The opening scene at the funeral is superbly rendered, and the characterisation of the General then, and later is memorable.  He is an honest man in a dishonest world.  


However, I found it hard going.  The combination of painstaking detail and doomed irreverence of the central character and some others seemed out of place, unless it was intended to be gallows humour, and it left me confused. 


Moreover, the insertion of backstories of the many characters as CVs disrupts the momentum, and adds little. I read the first few CVs and found they added nothing to my appreciation of the characters or plot and flipped over the remainder.  No doubt my loss in there somewhere. 

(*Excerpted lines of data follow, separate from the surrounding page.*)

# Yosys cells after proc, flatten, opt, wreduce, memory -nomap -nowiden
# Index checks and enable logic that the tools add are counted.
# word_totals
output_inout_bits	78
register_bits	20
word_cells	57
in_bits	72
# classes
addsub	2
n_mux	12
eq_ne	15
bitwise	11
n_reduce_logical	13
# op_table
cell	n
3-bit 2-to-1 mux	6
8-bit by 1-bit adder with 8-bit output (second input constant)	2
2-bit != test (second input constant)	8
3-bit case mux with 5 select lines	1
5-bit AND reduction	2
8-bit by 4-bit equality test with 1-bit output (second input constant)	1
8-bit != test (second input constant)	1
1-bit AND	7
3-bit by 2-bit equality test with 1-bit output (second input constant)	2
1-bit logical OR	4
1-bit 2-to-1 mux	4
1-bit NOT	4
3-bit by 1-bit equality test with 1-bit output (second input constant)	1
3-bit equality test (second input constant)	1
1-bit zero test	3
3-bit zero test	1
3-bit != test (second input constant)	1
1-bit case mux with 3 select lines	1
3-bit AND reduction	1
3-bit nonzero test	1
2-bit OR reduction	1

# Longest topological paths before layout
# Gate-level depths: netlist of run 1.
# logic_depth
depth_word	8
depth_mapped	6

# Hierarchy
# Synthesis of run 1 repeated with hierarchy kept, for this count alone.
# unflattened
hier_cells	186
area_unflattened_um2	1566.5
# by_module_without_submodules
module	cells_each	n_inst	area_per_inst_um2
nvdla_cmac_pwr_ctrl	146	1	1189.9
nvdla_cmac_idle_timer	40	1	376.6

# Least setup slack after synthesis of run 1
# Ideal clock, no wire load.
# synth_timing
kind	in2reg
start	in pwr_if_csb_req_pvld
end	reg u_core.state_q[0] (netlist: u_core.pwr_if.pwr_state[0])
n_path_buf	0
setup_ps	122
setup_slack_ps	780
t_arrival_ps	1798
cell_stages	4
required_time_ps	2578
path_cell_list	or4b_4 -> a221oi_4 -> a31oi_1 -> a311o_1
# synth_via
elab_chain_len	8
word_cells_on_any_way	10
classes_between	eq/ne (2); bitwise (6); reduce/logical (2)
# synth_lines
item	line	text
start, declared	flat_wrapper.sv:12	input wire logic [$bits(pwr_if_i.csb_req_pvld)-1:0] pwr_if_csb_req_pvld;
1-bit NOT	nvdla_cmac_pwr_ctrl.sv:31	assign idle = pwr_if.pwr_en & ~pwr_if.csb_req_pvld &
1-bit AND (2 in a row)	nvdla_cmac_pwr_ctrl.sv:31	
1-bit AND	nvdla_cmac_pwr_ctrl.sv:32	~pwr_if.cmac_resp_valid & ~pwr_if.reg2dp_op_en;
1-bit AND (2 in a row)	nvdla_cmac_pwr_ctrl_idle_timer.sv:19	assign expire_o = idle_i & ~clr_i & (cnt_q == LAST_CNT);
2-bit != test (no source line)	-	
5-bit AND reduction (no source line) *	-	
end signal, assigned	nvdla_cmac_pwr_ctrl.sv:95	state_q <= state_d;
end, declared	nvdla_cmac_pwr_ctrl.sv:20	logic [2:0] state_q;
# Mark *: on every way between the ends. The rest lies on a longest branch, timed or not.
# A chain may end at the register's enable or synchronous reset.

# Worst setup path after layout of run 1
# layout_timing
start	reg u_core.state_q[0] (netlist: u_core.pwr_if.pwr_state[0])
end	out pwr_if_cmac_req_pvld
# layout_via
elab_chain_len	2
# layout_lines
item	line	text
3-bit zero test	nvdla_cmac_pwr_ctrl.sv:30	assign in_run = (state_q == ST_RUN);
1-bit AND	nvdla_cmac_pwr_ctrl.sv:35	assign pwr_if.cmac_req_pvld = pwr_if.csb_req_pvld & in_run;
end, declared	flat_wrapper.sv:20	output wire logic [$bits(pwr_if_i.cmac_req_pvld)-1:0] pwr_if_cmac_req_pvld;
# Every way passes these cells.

Vice triumphs over virtue both during the war and after on this telling.  It is indeed negative.  


Finally, it was a torte too rich in that it is over-plotted: there is just so much going on that I lost the thread more than once.  Life, of course, is like that, but stories must abstract from that to allow concentration, and in this novel my concentration was fractured. It is as long as War and Peace but without the epic dimensions. 


Yet it remains that it is superbly written, rigorously developed, and compelling despite these qualifications. I am tempted to try one of the four novels in his Gunner Asch sequence.  

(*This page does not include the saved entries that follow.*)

**src/rtl/mem_wb_pipe_stage.sv**
```systemverilog
// MEM/WB stage with 2-entry skid buffer; accepted data is visible one cycle after accept.
// Backpressure: registered in_ready drops while both entries are held; a cache miss blocks capture.
module mem_wb_pipe_stage #(
    parameter int DATA_W = 32,
    parameter int ADDR_W = 5,
    parameter int CTRL_W = 2,
    parameter int CNT_W  = 16
) (
    input  logic              clk,
    input  logic              rst,
    input  logic              in_valid,
    output logic              in_ready,
    input  logic              hit,
    input  logic              flush,
    input  logic [DATA_W-1:0] alu_in,
    input  logic [DATA_W-1:0] mem_in,
    input  logic [ADDR_W-1:0] wreg_in,
    input  logic [CTRL_W-1:0] ctrl_in,
    output logic              out_valid,
    input  logic              out_ready,
    output logic [DATA_W-1:0] alu_out,
    output logic [DATA_W-1:0] mem_out,
    output logic [ADDR_W-1:0] wreg_out,
    output logic [CTRL_W-1:0] ctrl_out,
    output logic [CNT_W-1:0]  stall_cnt
);
    typedef enum logic [1:0] {EMPTY = 2'd0, ONE = 2'd1, TWO = 2'd2} state_t;

    state_t            state_q, state_d;
    logic              in_ready_q;
    logic [DATA_W-1:0] m_alu_q, m_mem_q, s_alu_q, s_mem_q;
    logic [ADDR_W-1:0] m_wreg_q, s_wreg_q;
    logic [CTRL_W-1:0] m_ctrl_q, s_ctrl_q;
    logic [CNT_W-1:0]  stall_q;

    logic accept, pop, miss;
    logic load_m, load_s, shift_s, clr_ctrl;

    always_comb begin
        accept   = in_valid & in_ready_q & hit;
        pop      = (state_q != EMPTY) & out_ready;
        miss     = in_valid & in_ready_q & ~hit;
        state_d  = state_q;
        load_m   = 1'b0;
        load_s   = 1'b0;
        shift_s  = 1'b0;
        clr_ctrl = 1'b0;
        if (flush) begin
            state_d  = EMPTY;
            clr_ctrl = 1'b1;
        end else begin
            case (state_q)
                EMPTY: begin
                    if (accept) begin
                        load_m  = 1'b1;
                        state_d = ONE;
                    end
                end
                ONE: begin
                    if (accept && pop) begin
                        load_m = 1'b1;
                    end else if (accept) begin
                        load_s  = 1'b1;
                        state_d = TWO;
                    end else if (pop) begin
                        clr_ctrl = 1'b1;
                        state_d  = EMPTY;
                    end
                end
                TWO: begin
                    if (pop) begin
                        shift_s = 1'b1;
                        state_d = ONE;
                    end
                end
                default: state_d = EMPTY;
            endcase
        end
    end

    always_ff @(posedge clk) begin
        if (rst) begin
            state_q    <= EMPTY;
            in_ready_q <= 1'b1;
            m_alu_q    <= '0;
            m_mem_q    <= '0;
            m_wreg_q   <= '0;
            m_ctrl_q   <= '0;
            s_alu_q    <= '0;
            s_mem_q    <= '0;
            s_wreg_q   <= '0;
            s_ctrl_q   <= '0;
            stall_q    <= '0;
        end else begin
            state_q    <= state_d;
            in_ready_q <= (state_d != TWO);
            // Data fields keep their last value when draining; only ctrl is zeroed.
            if (load_m) begin
                m_alu_q  <= alu_in;
                m_mem_q  <= mem_in;
                m_wreg_q <= wreg_in;
                m_ctrl_q <= ctrl_in;
            end else if (shift_s) begin
                m_alu_q  <= s_alu_q;
                m_mem_q  <= s_mem_q;
                m_wreg_q <= s_wreg_q;
                m_ctrl_q <= s_ctrl_q;
            end else if (clr_ctrl) begin
                m_ctrl_q <= '0;
            end
            if (load_s) begin
                s_alu_q  <= alu_in;
                s_mem_q  <= mem_in;
                s_wreg_q <= wreg_in;
                s_ctrl_q <= ctrl_in;
            end
            if (miss && (stall_q != {CNT_W{1'b1}})) begin
                stall_q <= stall_q + CNT_W'(1);
            end
        end
    end

    assign in_ready  = in_ready_q;
    assign out_valid = (state_q != EMPTY);
    assign alu_out   = m_alu_q;
    assign mem_out   = m_mem_q;
    assign wreg_out  = m_wreg_q;
    assign ctrl_out  = m_ctrl_q;
    assign stall_cnt = stall_q;

endmodule
```
**config.mk**
```make
export PLATFORM = sky130hd
export DESIGN_NAME = mem_wb_pipe_stage
export DESIGN_NICKNAME = d
export VERILOG_FILES = /design/src/rtl/mem_wb_pipe_stage.sv
export SDC_FILE = /design/constraint.sdc
export NUM_CORES = 1
export LEC_CHECK = 0
export CORE_MARGIN = 5
export CORE_UTILIZATION = 48
export CTS_CLUSTER_SIZE = 30
export DETAILED_ROUTE_END_ITERATION = 10
export PLACE_DENSITY = 0.79
export SYNTH_ARGS = -nofsm -noshare
export SYNTH_HDL_FRONTEND = slang
export SYNTH_SLANG_ARGS = --single-unit
export TNS_END_PERCENT = 10
```
**constraint.sdc**
```tcl
create_clock -name clk -period 2 [get_ports clk]
set_input_delay 0.4 -clock clk [delete_from_list [all_inputs] [get_ports clk]]
set_output_delay 0.4 -clock clk [all_outputs]
set_load 0.01 [all_outputs]
```
==> results of run 1 <==
-- worst max-delay path, stage by stage --
cell and delay, ns:
sky130_fd_sc_hd__clkdlybuf4s50_1 0.42, sky130_fd_sc_hd__nand3b_1 0.19, sky130_fd_sc_hd__or4_4 0.56, sky130_fd_sc_hd__or4_1 0.53, sky130_fd_sc_hd__a21oi_1 0.16
-- placed cells by master, fill, tap and decap left out, types with 2 or more instances in the layout --
master                            instances
sky130_fd_sc_hd__inv_1                    4
sky130_fd_sc_hd__clkbuf_8                 5
sky130_fd_sc_hd__nand2_1                215
sky130_fd_sc_hd__buf_12                  10
sky130_fd_sc_hd__o41ai_1                  2
sky130_fd_sc_hd__nand3_1                  6
sky130_fd_sc_hd__mux2_2                   2
sky130_fd_sc_hd__o21ai_0                  3
sky130_fd_sc_hd__inv_6                    2
sky130_fd_sc_hd__o31ai_1                  6
sky130_fd_sc_hd__or4_1                    7
sky130_fd_sc_hd__clkbuf_16               17
sky130_fd_sc_hd__dfxtp_1                158
sky130_fd_sc_hd__clkinv_2                 4
sky130_fd_sc_hd__dfxtp_2                  3
sky130_fd_sc_hd__clkdlybuf4s50_1        163
sky130_fd_sc_hd__a221oi_1                 2
sky130_fd_sc_hd__nor4_1                   2
sky130_fd_sc_hd__nand2b_1                 3
sky130_fd_sc_hd__a21oi_1                151
sky130_fd_sc_hd__nor2b_1                  3
sky130_fd_sc_hd__nor2_1                   9
sky130_fd_sc_hd__a211oi_1                 3
sky130_fd_sc_hd__a22oi_1                 69
sky130_fd_sc_hd__clkinvlp_4               2
sky130_fd_sc_hd__buf_4                   27
sky130_fd_sc_hd__nor3_1                   6
sky130_fd_sc_hd__nand4_1                  4
sky130_fd_sc_hd__or3_1                    4
-- per-stage QoR --
step / hold slack [ns] / cell area, um^2 / utilization, % / std cells / TNS, ns
CTS: 0.455 / 8780 / 69.6 / 1090 / 0
global placement: 0.442 / 8230 / 65.2 / 1059 / -10.19
finish: 0.452 / 8780 / 69.6 / 1090 / 0
global route: 0.472 / 8780 / 69.6 / 1090 / 0
detailed placement: 0.445 / 8230 / 65.2 / 1059 / -13.23
floorplan: 0.436 / 6160 / - / 745 / 0
-- registers in the layout (all words and copies together) (netlist names) --
name	count
s_alu_q	32
stall_cnt	16
ctrl_out	2
s_mem_q	32
alu_out	32
wreg_out	5
state_q	2
in_ready	1
s_ctrl_q	2
mem_out	32
s_wreg_q	5
-- area by class of cell --
cell class | count | area (um^2) | share of cell area, %
clock inverter | 8 | 52.6 | 0.598
clock buffer | 23 | 498 | 5.67
multi-input combinational | 521 | 2730 | 31.1
tap | 172 | 215 | 2.45
sequential | 161 | 3230 | 36.7
inverter | 4 | 15.0 | 0.171
timing repair buffer | 201 | 2040 | 23.3
-- logic make-up after synthesis --
kind of cell	synth area share (%)
simple gates	19.4
compound gates	23.5
flops	52.4
buf+inv	3.90
mux	0.528
xor+xnor	0.142
fa+ha+maj	0.203
-- path summary, 6_finish.rpt --
check          startpoint            end  slack (ns)  cells after the start
max                   hit  stall_cnt[13]        0.08                      5
min            mem_out[7]     mem_out[7]        0.45                      2
max reg2reg  stall_cnt[6]  stall_cnt[13]        0.09                      4
min reg2reg    mem_out[7]     mem_out[7]        0.45                      2
-- layer usage --
metal / global-route usage (%) / share of wire [%]
met5: 0 / 0
met4: 9.13 / 2.2
met3: 5.90 / 7.5
met2: 37.5 / 49
met1: 28.5 / 41
-- timing repair --
item                                    in CTS  in global routing
gates resized for setup                      2                  2
hold endpoints to repair                     0                  0
endpoints found under the setup margin       1                  3
pin swaps                                    0                  0
-- power breakdown --
part / internal [mW] / switching [mW] / total [mW]
sequential: 3.26 / 0.0353 / 3.30
combinational: 0.298 / 0.249 / 0.547
clock: 1.74 / 1.26 / 3.00
==> Flow_metrics.wiki, run 1 <==
{| class="wikitable"
! Metric !! Value
|-
| Result of the run || complete, no violations
|-
| Most numerous cell types in the synthesized netlist || sky130_fd_sc_hd__nand2_1, sky130_fd_sc_hd__dfxtp_1, sky130_fd_sc_hd__a21oi_1, sky130_fd_sc_hd__a22oi_1, sky130_fd_sc_hd__clkbuf_1
|-
| Final period util || 96.2%
|-
| Most used DFF post-synth || sky130_fd_sc_hd__dfxtp_1
|-
| Slew Limit Fails || 0
|-
| Ports placed on the boundary || 166
|-
| Nature of the critical path endpoint || flop
|-
| Data arrival time at the worst-slack endpoint || between 2 and 2.5 ns
|-
| Routed WL per cell || 16.0 um
|-
| Overall die area || 15,200 um^2
|-
| Routed Antenna Nets || 0
|-
| Required time worst endpoint || 2.34 ns
|-
| Finish-stage setup viols || 0
|-
| Post-CTS setup buffers || 0
|-
| Crit path time final || between 1.5 and 2 ns
|-
| Maximum number of pins on one net before global-route repair || 73
|-
| Antenna violations before repair || 0
|-
| Synth area leader || sky130_fd_sc_hd__dfxtp_1
|-
| Max capacitance violation total || 0
|-
| Vias || 6,074
|-
| Worst Path Class, Setup || in2reg
|-
| Global route total overflow || 0
|-
| Die height || approximately 120 um
|-
| Detailed Route WL || 17,400 um
|-
| Via count of the first global-routing pass || 5,879
|-
| Tot Pwr || 6.84 mW
|-
| Number of register bits inferred by synthesis || about 160
|-
| DR vias/cell || about 5.6
|-
| Post-synth design cell area || 6160 um^2
|-
| Fraction of post-synthesis cell area in the top cell type by area || 52.4%
|-
| Worst-path fanout max || 6
|-
| Kind of start point of the critical path || input port
|-
| Residual DRC || 0
|-
| Kind of path behind the tightest hold check || reg2reg
|-
| Clock tree from TritonCTS || yes
|-
| CTS root buf || sky130_fd_sc_hd__clkbuf_16
|-
| Final Hold Violating Endpoints || 0
|-
| Mean Syn Cell Area || 8.26 um^2
|-
| Number of standard cells after synthesis || between 700 and 800
|-
| Area growth from synthesis to layout || 42.7%
|-
| Row cnt || between 40 and 50
|-
| Number of flops mapped to enable cells by yosys || 0
|-
| 1st-pass router iterations || 5
|-
| Clock sink count || ~160
|-
| Syn Nets || ~820
|-
| Final nets || 984
|-
| Most repeated cell in the gate-level netlist after synthesis || sky130_fd_sc_hd__nand2_1
|-
| Yosys warning count || 0
|-
| GRT Util Overall || between 20% and 30%
|-
| HPWL after DPL || between 10,000 and 15,000 um
|-
| Count of different cell masters after synthesis || 43
|-
| Total of hold buffers inserted after clock tree synthesis || 0
|-
| Post-synthesis sequential area ratio || a little over half
|-
| Count of input and output buffers || 165
|-
| Max Buffers Root-to-Sink || 2
|-
| Clk slew on worst S/H paths || around 0.06 ns
|-
| Effective utilization at floorplan || 48.8%
|-
| Cell types with the largest area share after synthesis || sky130_fd_sc_hd__dfxtp_1, sky130_fd_sc_hd__nand2_1, sky130_fd_sc_hd__a21oi_1
|-
| Antenna Diode Count || 0
|-
| Max H-tree Level || 4
|-
| Max-slew headroom || around 50%
|-
| Number of buffers created by CTS || 17
|-
| Setup repair after global routing missed its margin || no
|-
| Final GP Congestion || 0.818
|-
| Horizontal die dimension || ~120 um
|-
| Latest clock arrival within the worst-skew pair || ~0.42 ns
|-
| Drt initial violations || between 400 and 500
|-
| Worst setup slack before clock tree synthesis || -0.337 ns
|-
| Highest ir drop seen on vdd || 0.000533 V
|-
| Tightest Pin Transition || 0.748 ns
|-
| Core area || between 10,000 and 15,000 um^2
|-
| Share of cells above drive strength 1 || 8.93%
|-
| Wire length of the first global-routing pass || 27,900 um
|-
| Max Fclk || 0.520 GHz
|-
| Fraction of registers with async set or reset after synthesis || 0%
|-
| Leak pwr || approximately 2.9 nW
|-
| Worst-case clock skew || 0.00744 ns
|-
| Final-layout fill cell count || 995
|-
| Worst setup margin || approximately 0.076 ns
|-
| Power density of the placed cells || 779 nW/um^2
|}
Note: power is estimated with default switching activity, not from simulation.
==> run 2, diff against run 1 <==
--- a/config.mk
+++ b/config.mk
@@ -5,11 +5,13 @@
 export SDC_FILE = /design/constraint.sdc
 export NUM_CORES = 1
 export LEC_CHECK = 0
+export CELL_PAD_IN_SITES_DETAIL_PLACEMENT = 1
+export CELL_PAD_IN_SITES_GLOBAL_PLACEMENT = 1
 export CORE_MARGIN = 5
-export CORE_UTILIZATION = 48
+export CORE_UTILIZATION = 35
 export CTS_CLUSTER_SIZE = 30
 export DETAILED_ROUTE_END_ITERATION = 10
-export PLACE_DENSITY = 0.79
+export PLACE_DENSITY_LB_ADDON = 0.1
 export SYNTH_ARGS = -nofsm -noshare
 export SYNTH_HDL_FRONTEND = slang
 export SYNTH_SLANG_ARGS = --single-unit
==> Flow_metrics.wiki, run 2 (synthesis gave the netlist of run 1 again) <==
{| class="wikitable"
! Metric !! Value
|-
| Result of the run || complete, no violations
|-
| GRT Util Overall || 19.6%
|-
| DR vias/cell || 5.28
|-
| Commonest cells after routing, fill and taps aside || sky130_fd_sc_hd__nand2_1, sky130_fd_sc_hd__clkdlybuf4s50_1, sky130_fd_sc_hd__dfxtp_1
|-
| Flop-to-flop setup slack || 0.12 ns
|-
| Residual DRC || 0
|-
| Startpoint of the lowest-slack register-to-register path || stall_cnt[0]
|-
| Critical path startpoint || hit
|-
| Kind of start point of the critical path || input port
|-
| Share of cells above drive strength 1 || 8.97%
|-
| Hold path cells || 2
|-
| Area growth from synthesis to layout || 43.5%
|-
| Crit path time final || 1.95 ns
|-
| Max Fclk || 0.512 GHz
|-
| Overall die area || 20,300 um^2
|-
| Maximum number of pins on one net before global-route repair || 62
|-
| Nature of the critical path endpoint || flop
|-
| Routed Antenna Nets || 0
|-
| Int Pwr || 5.50 mW
|-
| Horizontal die dimension || 143 um
|-
| Antenna Diode Count || 0
|-
| Worst-path fanout max || 6
|-
| Global route total overflow || 0
|-
| Max H-tree Level || 4
|-
| 1st-pass router iterations || 4
|-
| Delay of the slowest cell on the worst path || 0.58 ns
|-
| Vias || roughly 6k
|-
| Max Buffers Root-to-Sink || 2
|-
| Final Hold Violating Endpoints || 0
|-
| Wire length of the first global-routing pass || 32,100 um
|-
| HPWL after DPL || 13,900 um
|-
| Clk slew on worst S/H paths || 0.06 ns
|-
| Worst-case clock skew || 0.0101 ns
|-
| Slowest stage cell on the critical path || sky130_fd_sc_hd__or4_4
|-
| Row cnt || 48
|-
| Final period util || 97.6%
|-
| Post-CTS setup buffers || 0
|-
| Final nets || 979
|-
| Kind of path behind the tightest hold check || reg2reg
|-
| Max capacitance violation total || 0
|-
| CTS root buf || sky130_fd_sc_hd__clkbuf_16
|-
| Effective utilization at floorplan || 35.6%
|-
| Max-slew headroom || 51.4%
|-
| Die height || 143 um
|-
| Required time worst endpoint || 2.35 ns
|-
| Final GP Congestion || just under 0.8
|-
| Clock tree from TritonCTS || yes
|-
| Core area || roughly 17,000 um^2
|-
| Sw Ratio || between 20 and 25%
|-
| Ports placed on the boundary || about 170
|-
| Destination of the worst register-to-register timing path || stall_cnt[9]
|-
| Portion of total power attributed to sequential cells || between 40% and 50%
|-
| Leak pwr || about 2.9 nW
|-
| Worst Path Class, Setup || in2reg
|-
| Crit path to || stall_cnt[15]
|-
| Depth of the most critical reg-to-reg path || 6
|-
| Via count of the first global-routing pass || 6,348
|-
| Tightest Pin Transition || 0.729 ns
|-
| Finish-stage setup viols || 0
|-
| Power density of the placed cells || 806 nW/um^2
|-
| Drt initial violations || about 250
|-
| Routed WL per cell || 17.6 um
|-
| Gate power share || 7.8%
|-
| Latest clock arrival within the worst-skew pair || about 0.42 ns
|-
| Clock sink count || 161
|-
| CP Buf/Inv Count || 1
|-
| Clock group share of total power || 45.9%
|-
| Antenna violations before repair || 0
|-
| Total of hold buffers inserted after clock tree synthesis || 0
|-
| Setup repair after global routing missed its margin || no
|-
| Count of input and output buffers || 165
|-
| Number of cells on the critical path || 5
|-
| Number of placed instances, taps included || 1,107
|-
| P_sw || 1.62 mW
|-
| Post-Route Utilization || 51.1%
|-
| Hold Crit Start || mem_out[14]
|-
| Slew Limit Fails || 0
|-
| Number of buffers created by CTS || 17
|-
| Cell-by-cell listing of the critical path || clkdlybuf4s50_1 > nand3b_1 > or4_4 > or4_1 > a21oi_1
|-
| Detailed Route WL || 20,100 um
|-
| Highest ir drop seen on vdd || 0.000596 V
|-
| Final non-filler cell total || 1,139
|-
| CP delay by family, top || simple AND/OR/NAND/NOR gates
|-
| Commonest non-fill, non-tap cell in the layout || sky130_fd_sc_hd__nand2_1
|-
| Data arrival time at the worst-slack endpoint || 2.30 ns
|-
| Min Hold Slack || 0.455 ns
|}
## run 2: worst min-delay path by stage
stage,to
6_report,mem_out[14]
5_1_grt,s_alu_q[30]
4_1_cts,s_wreg_q[1]
3_5_place_dp,s_alu_q[21]
3_3_place_gp,s_wreg_q[1]
2_1_floorplan,s_ctrl_q[0]
## run 2: per-layer routing
metal / part of all wire, % / GRT usage (%) / vias to the layer above / wire length [um]
li1: - / - / 2932 / -
met1: 42 / 22.9 / 2949 / 8520
met2: 52 / 35.8 / 120 / 10400
met3: 4.7 / 4.72 / 14 / 949
met4: 0.94 / 5.15 / 0 / 188
met5: 0 / 0 / - / 0
## run 2: cell type report
type                            count  area, um^2
Clock buffer                       21         470
Clock inverter                     11         131
Fill cell                        2003        8460
Inverter                            4        15.0
Multi-Input combinational cell    521        2740
Sequential cell                   161        3230
Tap cell                          225         282
Timing Repair Buffer              196        1970
## run 2: per-stage QoR
stage | power, mW | worst slack, ns | TNS, ns | cell area (um^2)
2_1_floorplan | 3.55 | 0.0817 | 0 | 6160
3_3_place_gp | 3.91 | -0.350 | -21.00 | 8220
3_5_place_dp | 3.93 | -0.376 | -31.67 | 8220
4_1_cts | 7.21 | 0.0635 | 0 | 8820
5_1_grt | 7.39 | 0.00366 | 0 | 8830
6_report | 7.12 | 0.0471 | 0 | 8830
## run 2: worst min-delay path, cell delays in order, from the launching register on
cell and delay [ns]:
sky130_fd_sc_hd__dfxtp_1 0.31, sky130_fd_sc_hd__nand2_1 0.05, sky130_fd_sc_hd__a21oi_1 0.05
## run 2: power by group through the flow
stage               sequential, mW  combinational [mW]  clock [mW]
floorplan                     3.38               0.169           0
global placement              3.37               0.546           0
detailed placement            3.37               0.561           0
CTS                           3.30               0.564        3.35
global route                  3.30               0.600        3.49
finish                        3.30               0.557        3.27
## run 2: repair_timing
item                                    in CTS  in global routing
hold endpoints to repair                     0                  0
pin swaps                                    0                  0
endpoints found under the setup margin       1                  3
gates resized for setup                      3                  5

Hans Hellmut Kirst joined the Wehrmacht in 1933 and became a lieutenant and political commissar (Führungsoffizier) who soldiered in Poland and France. Only slowly did he realise that he ‘was in a club of murderers.’  He published forty-six books, most novels, and many of those about honest men trying to remain human in a sea of corrupt criminality.  None of them survive, just as the General and his agent do not in the book discussed above.  


The most famous of his books in The Night of the Generals.  After the war he was a persistent publicist for German war guilt, especially in Poland.  


Ben Pastor cited him as the inspiration for the Martin von Bora series.


*Thuringia has a claim to be being the birthplace of Nazism.